Record set:
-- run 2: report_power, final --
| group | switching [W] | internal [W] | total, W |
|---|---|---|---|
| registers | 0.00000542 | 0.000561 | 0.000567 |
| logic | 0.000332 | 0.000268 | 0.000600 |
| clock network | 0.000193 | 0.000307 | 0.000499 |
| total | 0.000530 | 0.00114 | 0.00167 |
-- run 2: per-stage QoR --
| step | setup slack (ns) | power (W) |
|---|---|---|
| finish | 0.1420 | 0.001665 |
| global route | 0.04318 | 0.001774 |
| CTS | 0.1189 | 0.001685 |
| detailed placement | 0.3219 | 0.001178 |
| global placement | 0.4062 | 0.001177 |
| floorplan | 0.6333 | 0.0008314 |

Work item: Please transcribe exactly the lines above from the line that has "0.000268 | 0.000600 |" up to and including the line that has "0.04318 | 0.001774 |"; no other line belongs in the answer.

Expected answer:
| logic | 0.000332 | 0.000268 | 0.000600 |
| clock network | 0.000193 | 0.000307 | 0.000499 |
| total | 0.000530 | 0.00114 | 0.00167 |
-- run 2: per-stage QoR --
| step | setup slack (ns) | power (W) |
|---|---|---|
| finish | 0.1420 | 0.001665 |
| global route | 0.04318 | 0.001774 |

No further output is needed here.